Dataset entries:

►

[src/rtl/debug_trace_tx.sv]
// Debug trace transmitter: snapshots the CPU debug structure on retire or manual
// request and streams it as a fixed 23-byte framed packet over a valid/ready byte link.
package debug_trace_pkg;
  typedef enum logic [2:0] {
    INIT       = 3'd0,
    FETCH      = 3'd1,
    DECODE     = 3'd2,
    EXECUTE    = 3'd3,
    MEMORY     = 3'd4,
    WRITE_BACK = 3'd5
  } exec_state_t;

  typedef struct packed {
    exec_state_t      exec_state;
    logic [2:0]       macro_op;
    logic [3:0]       alu_func;
    logic [4:0]       dst_reg;
    logic [15:0]      alu_out;
    logic [7:0][15:0] reg_file;
  } debug_signals_t;
endpackage

module debug_trace_tx
  import debug_trace_pkg::*;
#(
  parameter logic [7:0] SYNC_BYTE = 8'hA5,
  parameter int         FRAME_LEN = 23
) (
  input  logic           clk,
  input  logic           rst,
  input  debug_signals_t debug_in,
  input  logic           trace_en,
  input  logic           snap_req,
  output logic [7:0]     tx_data,
  output logic           tx_valid,
  input  logic           tx_ready,
  output logic           busy,
  output logic [7:0]     seq,
  output logic [7:0]     drop_cnt
);

  typedef enum logic {IDLE, SEND} tx_state_t;

  localparam logic [4:0] LAST_IDX = 5'(FRAME_LEN - 1);

  tx_state_t        state;
  tx_state_t        state_nxt;
  logic [4:0]       idx;
  exec_state_t      prev_state;

  logic [2:0]       snap_macro;
  logic [3:0]       snap_func;
  logic [4:0]       snap_dst;
  logic [15:0]      snap_alu;
  logic [7:0][15:0] snap_regs;

  logic             retire;
  logic             trig;
  logic             hs;
  logic             last_hs;
  logic             capture;
  logic [7:0]       csum;
  logic [7:0]       frame_byte;
  logic [2:0]       reg_sel;

  always_comb begin
    retire  = trace_en && (debug_in.exec_state == WRITE_BACK) && (prev_state != WRITE_BACK);
    trig    = retire || snap_req;
    hs      = (state == SEND) && tx_ready;
    last_hs = hs && (idx == LAST_IDX);
    capture = trig && ((state == IDLE) || last_hs);
  end

  always_comb begin
    state_nxt = state;
    case (state)
      IDLE:    if (capture) state_nxt = SEND;
      SEND:    if (last_hs && !capture) state_nxt = IDLE;
      default: state_nxt = IDLE;
    endcase
  end

  // Control state: FSM, byte index, counters and retire edge detector
  always_ff @(posedge clk) begin
    if (rst) begin
      state      <= IDLE;
      idx        <= 5'd0;
      seq        <= 8'd0;
      drop_cnt   <= 8'd0;
      prev_state <= INIT;
    end else begin
      state      <= state_nxt;
      prev_state <= debug_in.exec_state;
      if (capture) begin
        seq <= seq + 8'd1;
        idx <= 5'd0;
      end else if (hs) begin
        idx <= idx + 5'd1;
      end
      if (trig && (state == SEND) && !last_hs && (drop_cnt != 8'hFF))
        drop_cnt <= drop_cnt + 8'd1;
    end
  end

  // Snapshot capture: data only, never reset
  always_ff @(posedge clk) begin
    if (capture) begin
      snap_macro <= debug_in.macro_op;
      snap_func  <= debug_in.alu_func;
      snap_dst   <= debug_in.dst_reg;
      snap_alu   <= debug_in.alu_out;
      snap_regs  <= debug_in.reg_file;
    end
  end

  always_comb begin
    csum = seq ^ {snap_macro, 1'b0, snap_func} ^ {3'b000, snap_dst}
         ^ snap_alu[15:8] ^ snap_alu[7:0];
    for (int i = 0; i < 8; i++)
      csum = csum ^ snap_regs[i][15:8] ^ snap_regs[i][7:0];
  end

  // Register bytes start at index 6: even index carries the high half
  always_comb begin
    reg_sel = 3'((idx - 5'd6) >> 1);
    case (idx)
      5'd0:    frame_byte = SYNC_BYTE;
      5'd1:    frame_byte = seq;
      5'd2:    frame_byte = {snap_macro, 1'b0, snap_func};
      5'd3:    frame_byte = {3'b000, snap_dst};
      5'd4:    frame_byte = snap_alu[15:8];
      5'd5:    frame_byte = snap_alu[7:0];
      LAST_IDX: frame_byte = csum;
      default: begin
        if (idx < LAST_IDX)
          frame_byte = idx[0] ? snap_regs[reg_sel][7:0] : snap_regs[reg_sel][15:8];
        else
          frame_byte = 8'h00;
      end
    endcase
  end

  assign tx_valid = (state == SEND);
  assign busy     = tx_valid;
  assign tx_data  = tx_valid ? frame_byte : 8'h00;

endmodule

[config.mk]
export PLATFORM = sky130hd
export DESIGN_NAME = debug_trace_tx
export DESIGN_NICKNAME = d
export VERILOG_FILES = /design/src/rtl/debug_trace_tx.sv
export SDC_FILE = /design/constraint.sdc
export NUM_CORES = 1
export LEC_CHECK = 0
export CAP_MARGIN = 10
export CORE_ASPECT_RATIO = 0.8
export CORE_MARGIN = 2
export CORE_UTILIZATION = 50
export DETAILED_ROUTE_END_ITERATION = 10
export PLACE_DENSITY = 0.87
export SLEW_MARGIN = 20
export SYNTH_ARGS = -nofsm -noshare
export SYNTH_HDL_FRONTEND = slang
export SYNTH_SLANG_ARGS = --single-unit
[constraint.sdc]
create_clock -name clk -period 13.5 [get_ports clk]
set_input_delay 2.025 -clock clk [delete_from_list [all_inputs] [get_ports clk]]
set_output_delay 2.025 -clock clk [all_outputs]
set_load 0.02 [all_outputs]
==> results.md, run 1 <==
- Status: finished, final reports clean
- WS Path Type: reg2out
- Area leader, netlist: edfxtp_1
- PwrDens: 121 mW/mm²
- Max Fclk: 161 MHz
- R2R setup slack: 9.49 ns
- Antenna violations before repair: 0
- Cells along the critical path: buf_4 -> ha_1 -> a21boi_0 -> o32ai_1 -> nor2b_1 -> a31oi_1 -> o22ai_1 -> clkdlybuf4s50_1
- Clk slew on worst S/H paths: roughly 0.080 ns
- Post-Synth Adder-Cell Area: 0.998%
- GP Congestion: 0.829
- Synth unique cells: 46
- RSZ-0062 raised after global routing: false
- Cell Area, Synth: slightly below 0.009 mm²
- Die extent in y: approximately 120 µm
- Sink Count: 181
- RR Startpoint: idx[1]
- Setup TNS: 0 ns
- Final min period: around 6.2 ns
- ANT cells: 0
- Max H-tree Level: 4
- Post-route ant nets: 0
- Slew @ Worst Pin: approximately 1.0 ns
- Share of the synthesized area in the top cell type: a little over half
- Maximum VDD drop: ~90 µV
- Largest family of logic cells by synthesized area: XOR/XNOR gates
- Clk_lat worst skew: between 0.4 and 0.5 ns
- Final period utilization: a little under half
- Reg2reg end: snap_regs[8]
- Static Leakage: 3.79 nW
- Max-slew headroom: 32.6%
- Endpoint class of the critical path: output pin
- Post-synthesis simple-gate area fraction: 5.60%
- Yosys warns: 0
- Ys flop type: edfxtp_1
- Die W: 152 µm
- Post-synthesis sequential area ratio: between 50% and 60%
- Dpl hpwl: about 15,000 µm
- Final setup viols: 0
- DRT Pass-1 Iters: 5
- Overflow after GRT: 0
- Hold-fix buffers at CTS: 0
- Crit-path slowest cell: o32ai_1
- Largest net degree at the start of global routing: 64
- Core footprint: 0.0173 mm²
- Arr. time, crit path: 4.20 ns
- Hold Path Class: reg2reg
- Max incr delay on CP: 0.75 ns
- Layout area overhead: 31.3%
- GRT Total Usage: 23.4%
- Max Clock Skew: 0.0113 ns
- Flops & latches, synth: 181
- Die area: 0.0186 mm²
- Routed vias/inst: approximately 5.7
- CTS root buf: clkbuf_16
- Clock Path Buffers: 2
- DRC: 0
- Max Cap Viol: 0
- Post-synth EDFFs: 156
- Layout cells sized above 1: 9.82%
- Hold Path Origin: drop_cnt[7]
- Wirelength per Cell: 20.8 µm
- Vias after detailed routing: 5,724
- Vias in the first global route: 5,919
- # Post-CTS Setup Buffers: 0
- First-pass GRT wire length: roughly 33,000 µm
- Startpoint types: flop
- CTS tree: yes
- I/O pins: 190
- Power, Total: 1.40 mW
- Post-synthesis mux area share: between 10% and 20%
- Dominant cells by area after synthesis: edfxtp_1 53%, xnor2_1 12%, mux4_2 8.2%
- Hold Vio Cnt, Final: 0
- Layout fillers: 1,137
- Worst Reg-to-Reg Cells: 7
- Hold Path Sink: drop_cnt[7]
- Worst hold path cell count: 2
- CTS Buf Count: 17
- Syn Area/Cell: 15.2 µm²
- # rows: 43
- PortBufs: 189
- Slew Limit Fails: 0
- Async SR Flop Fraction: 0%
- Net count after synthesis: 749
- Synthesized instance count: around 580
- Critical path peak fanout: 29
- Starting Density: 50.8%
- Complex-gate fraction of the synthesized area: 4.81%
- Req. time, crit path: 11.48 ns
- Post-Synth XOR/XNOR Area: 17.3%
- Initial DRC count: 505
- Final net count: 942
- DRT Wirelength: around 21,000 µm
- Post-CTS Resized: 0
## sequential cells by signal, summed over array words and instances, names as in the netlist
register    flops
drop_cnt        8
busy            1
snap_regs     128
snap_macro      3
prev_state      3
seq             8
snap_alu       16
snap_func       4
idx             5
snap_dst        5
## cell families (layout without fill, tap and decap cells)
logic type      after synthesis  after routing
xor+xnor                    151            151
mux                          55             55
buf+inv                      28            234
compound gates               61             61
simple gates                 95             95
fa+ha+maj                     7              7
flops                       181            181
## per-stage QoR
| step | area [µm²] | std cells | hold slack (ns) | worst slack, ns | util [%] |
|---|---|---|---|---|---|
| 2_1_floorplan | 8770 | 578 | 0.563 | 3.59 | - |
| 3_3_place_gp | 10900 | 977 | 0.476 | 7.83 | 63.3 |
| 3_5_place_dp | 10900 | 977 | 0.492 | 7.78 | 63.3 |
| 4_1_cts | 11500 | 1009 | 0.501 | 7.30 | 66.7 |
| 5_1_grt | 11500 | 1009 | 0.540 | 6.97 | 66.7 |
| 6_report | 11500 | 1009 | 0.506 | 7.27 | 66.7 |
## layout make-up
cell class / count / area (µm²) / area share (%)
Multi-Input combinational cell: 369 / 3490 / 30.3
Clock inverter: 14 / 161 / 1.40
Sequential cell: 181 / 5190 / 45.0
Inverter: 5 / 18.8 / 0.163
Timing Repair Buffer: 197 / 1950 / 16.9
Clock buffer: 18 / 429 / 3.73
Tap cell: 225 / 282 / 2.44
## power breakdown
part | switching (mW) | internal [mW] | total [mW]
Combinational | 0.0849 | 0.140 | 0.225
Clock | 0.233 | 0.264 | 0.497
Sequential | 0.0267 | 0.646 | 0.673
## how the worst max path moves through the flow
| stage | startpoint | end | cells after the start |
|---|---|---|---|
| final | idx[1] | tx_data[3] | 8 |
| after global routing | idx[1] | tx_data[3] | 8 |
| after CTS | idx[1] | tx_data[3] | 8 |
| after detailed placement | idx[1] | tx_data[3] | 8 |
| after global placement | idx[1] | tx_data[3] | 8 |
| after floorplan | debug_in[157] | snap_alu[0] | 4 |
## layer usage
layer / routed length (µm) / global-route usage [%]
met3: 1560 / 5.72
met2: 10300 / 38.7
met1: 8670 / 30.0
met5: 0 / 0
met4: 538 / 9.93
## Yosys cell counts (3+ instances only)
| cell | n |
|---|---|
| a211oi_1 | 5 |
| a21oi_1 | 12 |
| a221o_1 | 5 |
| a22oi_1 | 7 |
| a311oi_1 | 4 |
| a31oi_1 | 7 |
| buf_1 | 3 |
| buf_2 | 4 |
| clkbuf_1 | 13 |
| dfxtp_1 | 25 |
| edfxtp_1 | 156 |
| ha_1 | 7 |
| inv_1 | 3 |
| mux2i_1 | 23 |
| mux4_2 | 32 |
| nand2_1 | 25 |
| nand3_1 | 9 |
| nor2_1 | 20 |
| nor2b_1 | 4 |
| nor3_1 | 8 |
| nor4_1 | 4 |
| nor4b_1 | 3 |
| o21ai_0 | 9 |
| o22ai_1 | 4 |
| or3_1 | 8 |
| xnor2_1 | 119 |
| xnor3_1 | 14 |
| xor2_1 | 18 |
## critical path: cells and delay by family, from the launching register on
| family | cells | cell delay (ns) |
|---|---|---|
| adder cells (fa/ha/maj) | 1 | 0.54 |
| buffers and inverters | 2 | 1.06 |
| AND/OR/NAND/NOR | 1 | 0.33 |
| AO/OA/AOI/OAI | 4 | 1.29 |
| flip-flops | 1 | 0.51 |
## placed cells by master, fill, tap and decap left out, types with 3 or more instances in the layout
cell type        count
a211oi_1             5
a21oi_1             12
a221o_1              5
a22oi_1              7
a311oi_1             4
a31oi_1              7
buf_4                8
clkbuf_16           17
clkdlybuf4s50_1    189
clkinv_4             3
dfxtp_1             24
edfxtp_1           156
ha_1                 7
inv_1                3
inv_8                5
mux2i_1             23
mux4_2              32
nand2_1             25
nand3_1              9
nor2_1              19
nor2b_1              4
nor3_1               8
nor4_1               4
nor4b_1              3
o21ai_0              9
o22ai_1              4
or3_1                8
xnor2_1            119
xnor3_1             14
xor2_1              17
Power figures use the tool's default switching activity.
==> run 2: changes to the inputs <==
Clock period 13.5 ns to 6 ns, I/O delays scaled along.
==> run 2 against run 1 <==
Net effect: clock skew about the same; cell area shrank 0.46%; clock power is 110% higher; sequential cell count is the same; combinational power increased by 130%; first-iteration DRC count shrank 15%; non-clock buffer count fell by 3; highest routed layer unchanged.
==> results.md, run 2 (same netlist as run 1, synthesis figures left out) <==
- Status: finished, final reports clean
- I/O pins: 190
- Post-route ant nets: 0
- GRT Total Usage: between 20% and 30%
- FF+latch area: 0.00519 mm²
- Slew Limit Fails: 0
- First-pass GRT wire length: 31,300 µm
- ANT cells: 0
- RR Startpoint: idx[1]
- Arr. time, crit path: 4.05 ns
- Max-slew headroom: 27.0%
- Power, Total: 3.06 mW
- Min Hold Slack: 0.526 ns
- Overflow after GRT: 0
- Placed Cells incl. Taps: just under 1,000
- Core footprint: 0.0173 mm²
- P_int: 2.31 mW
- Req. time, crit path: 5.10 ns
- Switching pwr: roughly 0.74 mW
- Slew @ Worst Pin: 1.08 ns
- Placed inst area: approximately 0.011 mm²
- GP Congestion: 0.873
- Final net count: 939
- Die extent in y: 122 µm
- Layout cells sized above 1: 9.35%
- Hold Path Class: reg2reg
- Max reg flops: 128
- Critical path peak fanout: 36
- DRT Wirelength: a little over 20,000 µm
- Final setup viols: 0
- Sink Count: 181
- Max Clock Skew: 0.0114 ns
- Clk slew on worst S/H paths: roughly 0.070 ns
- Hold Path Origin: drop_cnt[7]
- Die W: 152 µm
- Logic pwr share: about 17%
- Layout fillers: 1,189
- Crit-path slowest cell: o32ai_1
- Largest net degree at the start of global routing: 137
- Commonest non-fill, non-tap cell in the layout: clkdlybuf4s50_1
- DRT Pass-1 Iters: 5
- PwrDens: 267 mW/mm²
- Finished Layout Cells: slightly above 1,000
- Layout area overhead: 30.7%
- # Post-CTS Setup Buffers: 0
- Final min period: 4.95 ns
- Hold-fix buffers at CTS: 0
- Cells along the critical path: buf_4 -> ha_1 -> a21boi_0 -> o32ai_1 -> nor2b_1 -> a31oi_1 -> o22ai_1 -> clkdlybuf4s50_1
- Routed vias/inst: 5.57
- DRC: 0
- Starting Density: 50.8%
- Maximum VDD drop: 217 µV
- Max Cap Viol: 0
- Vias after detailed routing: 5,601
- Largest register by flop count: snap_regs
- Static Leakage: approximately 3.8 nW
- Fin area: 0.0115 mm²
- Endpoint class of the critical path: output pin
- Setup TNS: 0 ns
- Most frequent cells in the layout: 189 x clkdlybuf4s50_1, 156 x edfxtp_1, 119 x xnor2_1
- Post-CTS Resized: 0
- WS Path Type: reg2out
- # rows: 43
- Flop pwr share: 49.5%
- Initial DRC count: 428
- Hold Vio Cnt, Final: 0
- Final period utilization: 82.6%
- Dpl hpwl: 14,800 µm
- Vias in the first global route: 5,819
- Startpoint types: flop
- Clock power frac: 33.8%
- Clk_lat worst skew: 0.43 ns
- Clock Path Buffers: 2
- Switching Fraction: around a quarter
- CTS Buf Count: 17
- CTS root buf: clkbuf_16
- Largest registers: snap_regs (128), snap_alu (16)
- Die area: between 0.015 and 0.02 mm²
- PortBufs: roughly 190
- Max H-tree Level: 4
- Max Fclk: 202 MHz
- RSZ-0062 raised after global routing: false
- CTS tree: yes
- Wirelength per Cell: 20.2 µm
- Multi-input gate area: 0.00349 mm²
- CP Launch Point: idx[1]
- Antenna violations before repair: 0
- Max incr delay on CP: 0.71 ns
run 2: cell count changes in the layout (fill, tap and decap cells not counted), moves of 2 or more:
cell      delta
inv_8        -3
buf_4        -4
clkinv_2     +2
inv_6        +2
clkinv_4     -2
run 2: power groups by stage:
stage | registers [mW] | logic [mW] | clock network [mW]
after floorplan | 1.52 | 0.324 | 0
after global placement | 1.54 | 0.492 | 0
after detailed placement | 1.54 | 0.505 | 0
after CTS | 1.51 | 0.514 | 1.06
after global routing | 1.52 | 0.545 | 1.10
final | 1.51 | 0.512 | 1.03
run 2: critical path, delay by kind of cell, from the launching register on:
family          cells  cell delay [ns]
flops               1             0.33
buf+inv             2             1.12
compound gates      4             1.28
fa+ha+maj           1             0.56
simple gates        1             0.30
run 2: metrics by stage:
stage                     setup WS (ns)  util [%]
after floorplan                    1.77         -
after global placement             1.68      63.2
after detailed placement           1.57      63.2
after CTS                          1.10      66.4
after global routing              0.771      66.4
final                              1.05      66.4
run 2: layout make-up:
class | count | share of cell area, %
Sequential cell | 181 | 45.2
Multi-Input combinational cell | 369 | 30.4
Timing Repair Buffer | 194 | 16.9
Clock buffer | 18 | 3.74
Tap cell | 225 | 2.46
Clock inverter | 14 | 1.04
Inverter | 5 | 0.164
run 2: path summary, 6_finish.rpt:
check	cells past startpoint	slack, ns	end
worst max register to register	6	2.06	snap_regs[8]
worst max-delay path	8	1.05	tx_data[3]
worst min register to register	2	0.53	drop_cnt[7]
worst min-delay path	2	0.53	drop_cnt[7]
run 2: metal layers:
layer / GRT usage (%) / part of all wire [%] / wire length (µm)
met5: 0 / 0 / 0
met3: 5.83 / 6.8 / 1380
met1: 28.0 / 42 / 8440
met2: 38.1 / 50 / 10200
met4: 5.96 / 1.4 / 280
==> variant 1, RTL diff (flow settings as in run 1) <==
Set the parameter `FRAME_LEN` to 16 (it was 23).
--- a/src/rtl/debug_trace_tx.sv
+++ b/src/rtl/debug_trace_tx.sv
@@ -24,7 +24,7 @@
   import debug_trace_pkg::*;
 #(
   parameter logic [7:0] SYNC_BYTE = 8'hA5,
-  parameter int         FRAME_LEN = 23
+  parameter int         FRAME_LEN = 16
 ) (
   input  logic           clk,
   input  logic           rst,
Check against the original RTL: no difference found for any inputs over 10 cycles, from zero or initial values and one cycle with rst high; that may be too few to reach the edited logic, so the function may still have changed.
==> variant 1 against run 1 <==
  * Worst hold slack improved by 35 ps
  * Total power decreased by 3.4%
  * Final area decreased by 2.5%
  * Count of clock-buffer cells in the layout increased by 3
  * Synthesized area decreased by 2.0%
  * Combinational power increased by 4%
  * Sequential cell count unchanged
  * Worst setup slack improved by 450 ps
  * Critical path depth unchanged
  * Utilization increased by 0.50 points
  * Routed wire length decreased by 3.5%
  * Global-route usage decreased by 0.38 points
==> variant 1: results (changes against run 1) <==
[critical_path]
endpoint=tx_data[0]
reg2reg_slack_ps=9130  ; -360 ps
rr_worst_depth=11  ; +4
crit_family=buffers and inverters
critical_path_arrival_ps=3760  ; -440 ps
slowest_delay_ps=850  ; +100 ps
path_max_fanout=17  ; -41%
cp-startpoint=idx[2]
crit_slowest_cell=ha_1
r2r_end=seq[4]

[grt]
track_usage_pct=23.0  ; -0.38 points
grt_max_degree=89  ; +39%
grt_pass1_vias=5711  ; -3.5%

[run_status]
outcome=complete, no violations

[synthesis]
syn_area_per_cell_sq_um=15.4  ; +1.2%
synthTopCellsByArea=edfxtp_1 (54%), xnor2_1 (14%), mux4_2 (6.3%), dfxtp_1 (5.8%), xor2_1 (3.2%)
muxShareOfSynthArea_pct=9.54  ; -1.3 points
yosys.area_share.adder_pct=1.16  ; +0.17 points
synth_nets=732  ; -2.3%
seq_area_frac_synth_pct=60.3  ; +1.2 points
netlist-cell-type-count=45  ; -2.2%
synth-compound-area-share_pct=5.48  ; +0.68 points
synth_xor_xnor_area_share_pct=17.7  ; +0.48 points
synth_top_cells_by_count=edfxtp_1 (156), xnor2_1 (133), xor2_1 (31)

[power]
vdd_drop_max_mv=0.0887  ; about the same
powerDensity_nw_per_um2=120  ; -0.88%
power_frac_comb_pct=17.3  ; +1.2 points
p_switching_mw=0.326  ; -5.5%

[drt]
wl_per_cell_microns=20.6  ; -1.4%
vias=5545  ; -3.1%

[min_path]
hold_end=drop_cnt[5]
min_from=drop_cnt[5]

[placement]
dp.cells=955  ; -2.3%
dp_hpwl_mm=14.8  ; -2.6%
place_ws_ps=8130  ; +350 ps
gp_congestion=0.855  ; +3.1%
placed_area_sq_um=10700  ; -2.0%

[cells_and_area]
drive_gt1_share_pct=7.69  ; -2.1 points
final_nets=926  ; -1.7%
final_cell_count_no_fill=987  ; -2.2%

[timing]
worst_clock_skew_ps=11.7  ; +0.424 ps
slew_headroom_pct=30.2  ; -2.4 points
period_minus_slack_ps=5780  ; -446 ps
timing.hold.ws_ps=541  ; +35.2 ps

[variant 1: changes by cell type in the layout (fill, tap and decap cells not counted), sizes merged, moves of 6 or more]
cell and change:
mux2i -16, a22oi +8, xnor2 +14, nand2 -9, xnor3 -10, xor2 +13, or3 -6, a31oi -6
[variant 1: area by class of cell]
| cell class | count | area (sq um) |
|---|---|---|
| clock buffer | 21 | 440 |
| clock inverter | 11 | 76.3 |
| fill | 1179 | 5480 |
| inverter | 3 | 11.3 |
| multi-input combinational | 358 | 3310 |
| sequential | 181 | 5190 |
| tap | 220 | 275 |
| timing repair buffer | 193 | 1930 |
[variant 1: layer usage]
layer / routed length [microns] / global-route usage [%] / vias to the layer above
met5: 0 / 0 / -
met1: 8470 / 32.1 / 2735
met4: 293 / 7.07 / 0
met2: 9620 / 36.4 / 282
met3: 1900 / 5.19 / 24
li1: - / - / 2504
==> variant 2, RTL diff (config.mk and constraints of run 1) <==
Made on the original files. One comparison of `idx` changes from == to >=.
--- a/src/rtl/debug_trace_tx.sv
+++ b/src/rtl/debug_trace_tx.sv
@@ -67,7 +67,7 @@
     retire  = trace_en && (debug_in.exec_state == WRITE_BACK) && (prev_state != WRITE_BACK);
     trig    = retire || snap_req;
     hs      = (state == SEND) && tx_ready;
-    last_hs = hs && (idx == LAST_IDX);
+    last_hs = hs && (idx >= LAST_IDX);
     capture = trig && ((state == IDLE) || last_hs);
   end
 
Behaviour: no difference found for any inputs over 10 cycles, from zero or initial values and one cycle with rst high; that may be too few to reach the edited logic, so the function may still have changed.
==> variant 2 against run 1 <==
  * Fmax down 4.1%
  * Critical endpoint is now tx_data[4]
  * Die area down 0.20%
  * Routed wire length down 3.5%
  * Critical path type unchanged
  * Total power down 1.7%
  * Sequential cell count unchanged
  * Clock skew down 1.5 ps
  * Final area down 0.70%
  * Synthesized area down 0.20%
  * Worst setup slack worse by 260 ps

◄

Task brief ▸ Of the entries above, transcribe exactly those lines that fall between the line containing "- Largest net degree at the start of global routing: 137" and the line containing "- Multi-input gate area: 0.00349 mm²", together with those two lines.

Finished task ▸
- Largest net degree at the start of global routing: 137
- Commonest non-fill, non-tap cell in the layout: clkdlybuf4s50_1
- DRT Pass-1 Iters: 5
- PwrDens: 267 mW/mm²
- Finished Layout Cells: slightly above 1,000
- Layout area overhead: 30.7%
- # Post-CTS Setup Buffers: 0
- Final min period: 4.95 ns
- Hold-fix buffers at CTS: 0
- Cells along the critical path: buf_4 -> ha_1 -> a21boi_0 -> o32ai_1 -> nor2b_1 -> a31oi_1 -> o22ai_1 -> clkdlybuf4s50_1
- Routed vias/inst: 5.57
- DRC: 0
- Starting Density: 50.8%
- Maximum VDD drop: 217 µV
- Max Cap Viol: 0
- Vias after detailed routing: 5,601
- Largest register by flop count: snap_regs
- Static Leakage: approximately 3.8 nW
- Fin area: 0.0115 mm²
- Endpoint class of the critical path: output pin
- Setup TNS: 0 ns
- Most frequent cells in the layout: 189 x clkdlybuf4s50_1, 156 x edfxtp_1, 119 x xnor2_1
- Post-CTS Resized: 0
- WS Path Type: reg2out
- # rows: 43
- Flop pwr share: 49.5%
- Initial DRC count: 428
- Hold Vio Cnt, Final: 0
- Final period utilization: 82.6%
- Dpl hpwl: 14,800 µm
- Vias in the first global route: 5,819
- Startpoint types: flop
- Clock power frac: 33.8%
- Clk_lat worst skew: 0.43 ns
- Clock Path Buffers: 2
- Switching Fraction: around a quarter
- CTS Buf Count: 17
- CTS root buf: clkbuf_16
- Largest registers: snap_regs (128), snap_alu (16)
- Die area: between 0.015 and 0.02 mm²
- PortBufs: roughly 190
- Max H-tree Level: 4
- Max Fclk: 202 MHz
- RSZ-0062 raised after global routing: false
- CTS tree: yes
- Wirelength per Cell: 20.2 µm
- Multi-input gate area: 0.00349 mm²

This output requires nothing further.